Major agreements were signed despite the meeting of leaders being described by some commentators as a “historic failure”.
From cutting methane emissions to saving rainforests, hundreds of countries pledged action on climate change, although Australia has been notably absent from many of these announcements.
Here’s what has been achieved so far, as well as what’s gone wrong at COP26 in Glasgow.
Historic methane reductions
More than 100 countries have agreed to slash methane emissions by 30 per cent over the next decade.
Methane is a greenhouse gas with a global warming potential 28 to 34 times more potent than carbon dioxide.
Climate scientists have welcomed the news, assuming it doesn’t distract from the need to cut other greenhouse gases at the same time.
Before the conference there were about 60 signatories to the new target, however in recent days more and more countries have joined, including the US, Brazil and Saudi Arabia.
Australia did not sign the pledge.
Phasing out coal
More than 40 countries plus many other organisations agreed to phase out coal-fired power plants by 2030.
Among them were Canada, Chile, Poland and Vietnam, but not Australia and other major coal users like China and India.

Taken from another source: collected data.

`config.mk`:
```
export PLATFORM = sky130hd
export DESIGN_NAME = adc_scan_ctrl
export DESIGN_NICKNAME = d
export VERILOG_FILES = /design/src/rtl/adc_seq_pkg.sv /design/src/rtl/adc_rst_sync.sv /design/src/rtl/adc_trig_sync.sv /design/src/rtl/adc_ch_mask.sv /design/src/rtl/adc_low_pick.sv /design/src/rtl/adc_result_fmt.sv /design/src/rtl/adc_scan_ctrl.sv
export SDC_FILE = /design/constraint.sdc
export NUM_CORES = 1
export LEC_CHECK = 0
export ABC_CLOCK_PERIOD_IN_PS = 2440
export CAP_MARGIN = 20
export CORE_MARGIN = 5
export CORE_UTILIZATION = 43
export DETAILED_ROUTE_END_ITERATION = 8
export GPL_TIMING_DRIVEN = 0
export PLACE_DENSITY_LB_ADDON = 0.3
export SLEW_MARGIN = 0
export SYNTH_ARGS = -nofsm -noshare
export SYNTH_HDL_FRONTEND = slang
export SYNTH_HIERARCHICAL = 1
export SYNTH_SLANG_ARGS = --single-unit
export TNS_END_PERCENT = 5
```
`constraint.sdc`:
```
create_clock -name clk -period 2.44 [get_ports clk]
set_input_delay 0.732 -clock clk [delete_from_list [all_inputs] [get_ports clk]]
set_output_delay 0.732 -clock clk [all_outputs]
set_load 0.02 [all_outputs]
```
`src/rtl/adc_seq_pkg.sv`:
```
package adc_seq_pkg;
  localparam int RES_W = 16;
  localparam int LO_W  = 10;
  localparam int MID_W = 12;

  typedef enum logic [2:0] {
    ST_IDLE,
    ST_WARM,
    ST_SEL,
    ST_WAIT,
    ST_PUSH
  } seq_state_e;

  typedef enum logic [1:0] {
    SM_SE_U_DF_S = 2'd0,
    SM_SE_S_DF_U = 2'd1,
    SM_ALL_U     = 2'd2,
    SM_ALL_S     = 2'd3
  } sign_mode_e;

  typedef enum logic [1:0] {
    RS_10  = 2'd0,
    RS_12  = 2'd1,
    RS_16A = 2'd2,
    RS_16B = 2'd3
  } res_sel_e;
endpackage

```
`src/rtl/adc_rst_sync.sv`:
```
module adc_rst_sync (
  input  logic clk,
  input  logic rst_n,
  output logic rst_sync_n
);
  logic q1, q2;

  always_ff @(posedge clk or negedge rst_n) begin
    if (!rst_n) begin
      q1 <= 1'b0;
      q2 <= 1'b0;
    end else begin
      q1 <= 1'b1;
      q2 <= q1;
    end
  end

  assign rst_sync_n = q2;
endmodule

```
`src/rtl/adc_trig_sync.sv`:
```
module adc_trig_sync #(
  parameter int NUM_TRIG = 4,
  localparam int TSEL_W = (NUM_TRIG > 1) ? $clog2(NUM_TRIG) : 1
) (
  input  logic                clk,
  input  logic                rst_n,
  input  logic [NUM_TRIG-1:0] trig_in,
  input  logic [TSEL_W-1:0]   trig_sel,
  input  logic                trig_en,
  output logic                trig_edge
);
  logic [NUM_TRIG-1:0] s1_q, s2_q;
  logic                sel_line;
  logic                prev_q;

  always_ff @(posedge clk or negedge rst_n) begin
    if (!rst_n) begin
      s1_q <= '0;
      s2_q <= '0;
    end else begin
      s1_q <= trig_in;
      s2_q <= s1_q;
    end
  end

  always_comb sel_line = s2_q[trig_sel];

  always_ff @(posedge clk or negedge rst_n) begin
    if (!rst_n) prev_q <= 1'b0;
    else        prev_q <= sel_line;
  end

  assign trig_edge = trig_en & sel_line & ~prev_q;
endmodule

```
`src/rtl/adc_ch_mask.sv`:
```
module adc_ch_mask #(
  parameter int NUM_CH = 16
) (
  input  logic              clk,
  input  logic              rst_n,
  input  logic [NUM_CH-1:0] set_i,
  input  logic [NUM_CH-1:0] clr_i,
  output logic [NUM_CH-1:0] en_o
);
  for (genvar i = 0; i < NUM_CH; i++) begin : g_bit
    logic bit_q;
    logic bit_d;
    logic bit_ce;

    always_comb begin
      bit_ce = set_i[i] | clr_i[i];
      bit_d  = clr_i[i] ? 1'b0 : 1'b1;
    end

    always_ff @(posedge clk or negedge rst_n) begin
      if (!rst_n)      bit_q <= 1'b0;
      else if (bit_ce) bit_q <= bit_d;
    end

    assign en_o[i] = bit_q;
  end
endmodule

```
`src/rtl/adc_low_pick.sv`:
```
module adc_low_pick #(
  parameter int N = 16,
  localparam int IDX_W = (N > 1) ? $clog2(N) : 1
) (
  input  logic [N-1:0]     vec,
  output logic [IDX_W-1:0] idx
);
  always_comb begin
    idx = '0;
    for (int i = N - 1; i >= 0; i--) begin
      if (vec[i]) idx = IDX_W'(i);
    end
  end
endmodule

```
`src/rtl/adc_result_fmt.sv`:
```
module adc_result_fmt
  import adc_seq_pkg::*;
(
  input  logic [RES_W-1:0] raw,
  input  logic [1:0]       res_sel,
  input  logic             diff,
  input  logic [1:0]       sign_mode,
  output logic [RES_W-1:0] fmt
);
  localparam logic [RES_W-1:0] KEEP_LO  = {RES_W{1'b1}} >> (RES_W - LO_W);
  localparam logic [RES_W-1:0] KEEP_MID = {RES_W{1'b1}} >> (RES_W - MID_W);
  localparam logic [RES_W-1:0] KEEP_ALL = {RES_W{1'b1}};

  logic [RES_W-1:0] keep;
  logic             sbit;
  logic             is_signed;

  always_comb begin
    case (res_sel_e'(res_sel))
      RS_10:   begin keep = KEEP_LO;  sbit = raw[LO_W-1];  end
      RS_12:   begin keep = KEEP_MID; sbit = raw[MID_W-1]; end
      default: begin keep = KEEP_ALL; sbit = raw[RES_W-1]; end
    endcase
  end

  always_comb begin
    case (sign_mode_e'(sign_mode))
      SM_SE_U_DF_S: is_signed = diff;
      SM_SE_S_DF_U: is_signed = ~diff;
      SM_ALL_U:     is_signed = 1'b0;
      default:      is_signed = 1'b1;
    endcase
  end

  always_comb begin
    fmt = raw & keep;
    if (is_signed && sbit) fmt = fmt | ~keep;
  end
endmodule

```
`src/rtl/adc_scan_ctrl.sv`:
```
module adc_scan_ctrl
  import adc_seq_pkg::*;
#(
  parameter int NUM_CH      = 16,
  parameter int NUM_TRIG    = 4,
  parameter int STARTUP_CYC = 6,
  localparam int CH_W   = (NUM_CH > 1) ? $clog2(NUM_CH) : 1,
  localparam int TSEL_W = (NUM_TRIG > 1) ? $clog2(NUM_TRIG) : 1
) (
  input  logic                clk,
  input  logic                rst_n,
  input  logic                sw_start,
  input  logic [NUM_TRIG-1:0] hw_trig,
  input  logic [TSEL_W-1:0]   trig_sel,
  input  logic                trig_en,
  input  logic [NUM_CH-1:0]   ch_en_set,
  input  logic [NUM_CH-1:0]   ch_en_clr,
  input  logic [NUM_CH-1:0]   ch_diff,
  input  logic [1:0]          sign_mode,
  input  logic [1:0]          res_sel,
  input  logic                sleep_en,
  output logic                conv_en,
  output logic                conv_start,
  output logic [CH_W-1:0]     conv_ch,
  input  logic                conv_done,
  input  logic [RES_W-1:0]    conv_data,
  output logic                res_valid,
  input  logic                res_ready,
  output logic [RES_W-1:0]    res_data,
  output logic [CH_W-1:0]     res_ch,
  output logic                busy,
  output logic                overrun
);
  localparam int WARM_W = $clog2(STARTUP_CYC + 1);

  logic              rst_i_n;
  logic              hw_edge;
  logic              start_req;
  logic [NUM_CH-1:0] ch_en;
  logic [CH_W-1:0]   pick_ch;
  logic [RES_W-1:0]  fmt_val;

  seq_state_e        state_q, state_d;
  logic [NUM_CH-1:0] pend_q, pend_d;
  logic [CH_W-1:0]   cur_q;
  logic [WARM_W-1:0] warm_q, warm_d;
  logic [RES_W-1:0]  data_q;
  logic              ovr_q, ovr_d;
  logic              ld_cur, cap_res;

  adc_rst_sync u_rst (
    .clk        (clk),
    .rst_n      (rst_n),
    .rst_sync_n (rst_i_n)
  );

  adc_trig_sync #(.NUM_TRIG(NUM_TRIG)) u_trig (
    .clk       (clk),
    .rst_n     (rst_i_n),
    .trig_in   (hw_trig),
    .trig_sel  (trig_sel),
    .trig_en   (trig_en),
    .trig_edge (hw_edge)
  );

  adc_ch_mask #(.NUM_CH(NUM_CH)) u_mask (
    .clk   (clk),
    .rst_n (rst_i_n),
    .set_i (ch_en_set),
    .clr_i (ch_en_clr),
    .en_o  (ch_en)
  );

  adc_low_pick #(.N(NUM_CH)) u_pick (
    .vec (pend_q),
    .idx (pick_ch)
  );

  adc_result_fmt u_fmt (
    .raw       (conv_data),
    .res_sel   (res_sel),
    .diff      (ch_diff[cur_q]),
    .sign_mode (sign_mode),
    .fmt       (fmt_val)
  );

  assign start_req = sw_start | hw_edge;

  always_comb begin
    state_d = state_q;
    pend_d  = pend_q;
    warm_d  = warm_q;
    ovr_d   = ovr_q;
    ld_cur  = 1'b0;
    cap_res = 1'b0;

    if (start_req && state_q != ST_IDLE) ovr_d = 1'b1;

    case (state_q)
      ST_IDLE: begin
        if (start_req && |ch_en) begin
          pend_d = ch_en;
          if (sleep_en) begin
            state_d = ST_WARM;
            warm_d  = WARM_W'(STARTUP_CYC - 1);
          end else begin
            state_d = ST_SEL;
          end
        end
      end
      ST_WARM: begin
        if (warm_q == '0) state_d = ST_SEL;
        else              warm_d  = warm_q - 1'b1;
      end
      ST_SEL: begin
        ld_cur  = 1'b1;
        state_d = ST_WAIT;
      end
      ST_WAIT: begin
        if (conv_done) begin
          cap_res       = 1'b1;
          pend_d[cur_q] = 1'b0;
          state_d       = ST_PUSH;
        end
      end
      ST_PUSH: begin
        if (res_ready) state_d = (|pend_q) ? ST_SEL : ST_IDLE;
      end
      default: state_d = ST_IDLE;
    endcase
  end

  always_ff @(posedge clk or negedge rst_i_n) begin
    if (!rst_i_n) begin
      state_q <= ST_IDLE;
      pend_q  <= '0;
      warm_q  <= '0;
      ovr_q   <= 1'b0;
    end else begin
      state_q <= state_d;
      pend_q  <= pend_d;
      warm_q  <= warm_d;
      ovr_q   <= ovr_d;
    end
  end

  always_ff @(posedge clk or negedge rst_i_n) begin
    if (!rst_i_n)    cur_q <= '0;
    else if (ld_cur) cur_q <= pick_ch;
  end

  always_ff @(posedge clk or negedge rst_i_n) begin
    if (!rst_i_n)     data_q <= '0;
    else if (cap_res) data_q <= fmt_val;
  end

  assign conv_en    = ~sleep_en | (state_q != ST_IDLE);
  assign conv_start = (state_q == ST_SEL);
  assign conv_ch    = (state_q == ST_SEL) ? pick_ch : cur_q;
  assign res_valid  = (state_q == ST_PUSH);
  assign res_data   = data_q;
  assign res_ch     = cur_q;
  assign busy       = (state_q != ST_IDLE);
  assign overrun    = ovr_q;
endmodule

```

“The end of coal is in sight,” UK business and energy secretary Kwasi Kwarteng told reporters.
However, some climate activists told The Guardian that the 2030 deadline was “underwhelming” because it allowed business to continue as usual for a few more years.
Other countries like South Africa, Indonesia and the Philippines also agreed to retire some of their coal-fired power plants early, despite not signing the pledge.

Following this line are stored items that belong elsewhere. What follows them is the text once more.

[config.mk]
export PLATFORM = sky130hd
export DESIGN_NAME = ctrl_bypass_stop
export DESIGN_NICKNAME = d
export VERILOG_FILES = /design/src/rtl/cbs_pkg.sv /design/src/rtl/cbs_route.sv /design/src/rtl/cbs_fifo.sv /design/src/rtl/cbs_credit.sv /design/src/rtl/ctrl_bypass_stop.sv
export SDC_FILE = /design/constraint.sdc
export NUM_CORES = 1
export LEC_CHECK = 0
export CAP_MARGIN = 5
export CORE_AREA = 2 2 310 312
export DETAILED_ROUTE_END_ITERATION = 6
export DIE_AREA = 0 0 312 314
export PLACE_DENSITY_LB_ADDON = 0.08
export SLEW_MARGIN = 20
export SYNTH_ARGS = -nofsm -noshare
export SYNTH_HDL_FRONTEND = slang
export SYNTH_SLANG_ARGS = --single-unit
[constraint.sdc]
create_clock -name clk -period 13.3 [get_ports clk]
set_clock_uncertainty 0.1 [all_clocks]
set_input_delay 3.99 -clock clk [delete_from_list [all_inputs] [get_ports clk]]
set_output_delay 3.99 -clock clk [all_outputs]
set_load 0.02 [all_outputs]
[src/rtl/cbs_pkg.sv]
package cbs_pkg;
  typedef enum logic [1:0] {
    RT_DATA  = 2'd0,
    RT_PASS  = 2'd1,
    RT_TURN  = 2'd2,
    RT_EJECT = 2'd3
  } route_e;
endpackage

[src/rtl/cbs_route.sv]
module cbs_route
  import cbs_pkg::*;
#(
  parameter int X_W   = 3,
  parameter int Y_W   = 3,
  parameter bit HORIZ = 1'b1
) (
  input  logic           vld,
  input  logic           is_ctrl,
  input  logic [X_W-1:0] dst_x,
  input  logic [Y_W-1:0] dst_y,
  input  logic [X_W-1:0] my_x,
  input  logic [Y_W-1:0] my_y,
  output route_e         route
);
  logic x_hit;
  logic y_hit;

  assign x_hit = (dst_x == my_x);
  assign y_hit = (dst_y == my_y);

  generate
    if (HORIZ) begin : g_horiz
      always_comb begin
        route = RT_DATA;
        if (vld && is_ctrl) begin
          if (!x_hit)      route = RT_PASS;
          else if (!y_hit) route = RT_TURN;
          else             route = RT_EJECT;
        end
      end
    end else begin : g_vert
      logic unused_x;
      assign unused_x = x_hit;
      always_comb begin
        route = RT_DATA;
        if (vld && is_ctrl) begin
          if (!y_hit) route = RT_PASS;
          else        route = RT_EJECT;
        end
      end
    end
  endgenerate
endmodule

[src/rtl/cbs_fifo.sv]
module cbs_fifo #(
  parameter int W     = 128,
  parameter int DEPTH = 2
) (
  input  logic         clk,
  input  logic         rst_n,
  input  logic         push,
  input  logic [W-1:0] din,
  input  logic         pop,
  output logic [W-1:0] dout,
  output logic         vld,
  output logic         full
);
  localparam int PW = (DEPTH > 1) ? $clog2(DEPTH) : 1;
  localparam int CW = $clog2(DEPTH + 1);

  logic [W-1:0]  mem [DEPTH];
  logic [PW-1:0] wr_q, wr_d, rd_q, rd_d;
  logic [CW-1:0] cnt_q, cnt_d;

  function automatic logic [PW-1:0] nxt(input logic [PW-1:0] p);
    return (p == PW'(DEPTH - 1)) ? '0 : p + 1'b1;
  endfunction

  always_comb begin
    wr_d  = wr_q;
    rd_d  = rd_q;
    cnt_d = cnt_q;
    if (push) wr_d = nxt(wr_q);
    if (pop)  rd_d = nxt(rd_q);
    if (push && !pop)      cnt_d = cnt_q + 1'b1;
    else if (pop && !push) cnt_d = cnt_q - 1'b1;
  end

  always_ff @(posedge clk or negedge rst_n) begin
    if (!rst_n) begin
      wr_q  <= '0;
      rd_q  <= '0;
      cnt_q <= '0;
    end else begin
      wr_q  <= wr_d;
      rd_q  <= rd_d;
      cnt_q <= cnt_d;
    end
  end

  always_ff @(posedge clk) begin
    if (push) mem[wr_q] <= din;
  end

  assign dout = mem[rd_q];
  assign vld  = (cnt_q != '0);
  assign full = (cnt_q == CW'(DEPTH));


  no_overflow_chk: assert property (@(posedge clk) disable iff (!rst_n)
    push |-> (!full || pop));

  no_underflow_chk: assert property (@(posedge clk) disable iff (!rst_n)
    pop |-> vld);
endmodule

[src/rtl/cbs_credit.sv]
module cbs_credit #(
  parameter int MAX = 2
) (
  input  logic clk,
  input  logic rst_n,
  input  logic give,
  input  logic take,
  output logic avail
);
  localparam int CW = $clog2(MAX + 1);

  logic [CW-1:0] cnt_q, cnt_d;

  always_comb begin
    cnt_d = cnt_q;
    if (give && !take)      cnt_d = cnt_q + 1'b1;
    else if (take && !give) cnt_d = cnt_q - 1'b1;
  end

  always_ff @(posedge clk or negedge rst_n) begin
    if (!rst_n) cnt_q <= CW'(MAX);
    else        cnt_q <= cnt_d;
  end

  assign avail = (cnt_q != '0);


  crd_overflow_chk: assert property (@(posedge clk) disable iff (!rst_n)
    give |-> (cnt_q != CW'(MAX) || take));
endmodule

[src/rtl/ctrl_bypass_stop.sv]
module ctrl_bypass_stop
  import cbs_pkg::*;
#(
  parameter int FLIT_W     = 128,
  parameter int X_W        = 3,
  parameter int Y_W        = 3,
  parameter int CLS_W      = 2,
  parameter int BYP_DEPTH  = 2,
  parameter int TURN_DEPTH = 2,
  parameter int DN_CREDITS = 2,
  parameter bit HORIZ      = 1'b1
) (
  input  logic              clk,
  input  logic              rst_n,
  input  logic [X_W-1:0]    my_x,
  input  logic [Y_W-1:0]    my_y,
  input  logic              in_vld,
  input  logic [FLIT_W-1:0] in_flit,
  output logic              data_vld,
  output logic [FLIT_W-1:0] data_flit,
  output logic              eject_vld,
  output logic [FLIT_W-1:0] eject_flit,
  output logic              turn_vld,
  output logic [FLIT_W-1:0] turn_flit,
  input  logic              turn_rdy,
  input  logic              rtr_vld,
  input  logic [FLIT_W-1:0] rtr_flit,
  input  logic              dn_crd,
  output logic              lnk_vld,
  output logic [FLIT_W-1:0] lnk_flit,
  output logic              link_busy,
  output logic [1:0]        up_crd_ret
);
  localparam int CTRL_BIT = FLIT_W - 1;
  localparam int Y_LO     = X_W;
  localparam int CLS_LO   = X_W + Y_W;

  route_e            route;
  logic              byp_push, byp_pop, byp_vld, byp_full;
  logic [FLIT_W-1:0] byp_dout;
  logic              crd_avail;
  logic              turn_pop;

  cbs_route #(.X_W(X_W), .Y_W(Y_W), .HORIZ(HORIZ)) route_i (
    .vld     (in_vld),
    .is_ctrl (in_flit[CTRL_BIT]),
    .dst_x   (in_flit[X_W-1:0]),
    .dst_y   (in_flit[Y_LO +: Y_W]),
    .my_x    (my_x),
    .my_y    (my_y),
    .route   (route)
  );

  // input demultiplexer
  assign data_vld   = in_vld && !in_flit[CTRL_BIT];
  assign data_flit  = in_flit;
  assign eject_vld  = (route == RT_EJECT);
  assign eject_flit = in_flit;

  // one-cycle forwarding path
  assign byp_push = (route == RT_PASS);
  assign byp_pop  = byp_vld && crd_avail;

  cbs_fifo #(.W(FLIT_W), .DEPTH(BYP_DEPTH)) byp_i (
    .clk   (clk),
    .rst_n (rst_n),
    .push  (byp_push),
    .din   (in_flit),
    .pop   (byp_pop),
    .dout  (byp_dout),
    .vld   (byp_vld),
    .full  (byp_full)
  );

  cbs_credit #(.MAX(DN_CREDITS)) crd_i (
    .clk   (clk),
    .rst_n (rst_n),
    .give  (dn_crd),
    .take  (byp_pop),
    .avail (crd_avail)
  );

  // link claim and output mux
  assign link_busy = byp_pop;
  assign lnk_vld   = link_busy || rtr_vld;
  assign lnk_flit  = link_busy ? byp_dout : rtr_flit;

  generate
    if (HORIZ) begin : g_turn
      logic turn_push, turn_full;
      assign turn_push = (route == RT_TURN);
      assign turn_pop  = turn_vld && turn_rdy;

      cbs_fifo #(.W(FLIT_W), .DEPTH(TURN_DEPTH)) turn_i (
        .clk   (clk),
        .rst_n (rst_n),
        .push  (turn_push),
        .din   (in_flit),
        .pop   (turn_pop),
        .dout  (turn_flit),
        .vld   (turn_vld),
        .full  (turn_full)
      );


      turn_hold_chk: assert property (@(posedge clk) disable iff (!rst_n)
        (turn_vld && !turn_rdy) |=> (turn_vld && $stable(turn_flit)));
    end else begin : g_noturn
      logic unused_rdy;
      assign unused_rdy = turn_rdy;
      assign turn_vld   = 1'b0;
      assign turn_flit  = '0;
      assign turn_pop   = 1'b0;
    end
  endgenerate

  assign up_crd_ret = {1'b0, byp_pop} + {1'b0, turn_pop} + {1'b0, eject_vld};

  logic unused_full;
  assign unused_full = byp_full;


  claim_ctrl_chk: assert property (@(posedge clk) disable iff (!rst_n)
    link_busy |-> (lnk_vld && lnk_flit[CTRL_BIT]));

  rtr_yield_chk: assert property (@(posedge clk) disable iff (!rst_n)
    link_busy |-> !rtr_vld);

  data_excl_chk: assert property (@(posedge clk) disable iff (!rst_n)
    data_vld |-> (!eject_vld && !in_flit[CTRL_BIT]));

  cls_keep_chk: assert property (@(posedge clk) disable iff (!rst_n)
    eject_vld |-> (eject_flit[CLS_LO +: CLS_W] == in_flit[CLS_LO +: CLS_W]));
endmodule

Deforestation on the agenda
Deforestation plays a big role in climate change because forests act as carbon sinks.
Trees absorb carbon dioxide and produce oxygen, and chopping them down means more of this carbon dioxide ends up in the atmosphere.
At COP26, more than 120 nations promised to not only end, but reverse deforestation by 2030.
Signatories included Brazil – home of the Amazon rainforest – as well as other countries with large wilderness areas such as Russia, Indonesia and the Democratic Republic of the Congo.
Environmental activists want this agreement to be transparent and legally binding, pointing out that a similar commitment from 2014 did not slow down deforestation.
International aid still lacking
As part of the 2015 Paris Accord, the wealthiest nations agreed to pool together $100 billion per year by 2020 to help poorer and more vulnerable countries mitigate and adapt to climate change.
That money still hasn’t arrived, and it’s become a contentious issue at COP26.
“I think what we’re asking is not a lot,” Marshall Islands Foreign Minister Casten Nemra previously told The New Daily.
However, several countries have instead announced their own aid commitments.
In Glasgow, Scott Morrison announced that Australia would up its financial commitments for the Asia-Pacific region to a total of $2 billion over the next five years.
Key activists not invited
Unlike previous summits, School Strike for Climate organiser Greta Thunberg was not invited to speak.
She and other young activists such as Vanessa Nakate were among the countless protesters calling for tougher action from outside the summit.
“You can shove your climate crisis up your arse,” Ms Thunberg chanted at one stage.
The Australian government was mired in two separate controversies at COP26.
Mr Morrison escalated the ongoing submarine dispute with France when he leaked personal text messages from President Emmanuel Macron.
The international row even threatened to overshadow Australia’s pledges (or lack thereof) at COP26.
At the same time, Australia’s pavilion stood out from other countries because it promoted a carbon capture project by oil and gas company Santos.
The Climate Council’s head of research Dr Simon Bradshaw called it a “propaganda machine”.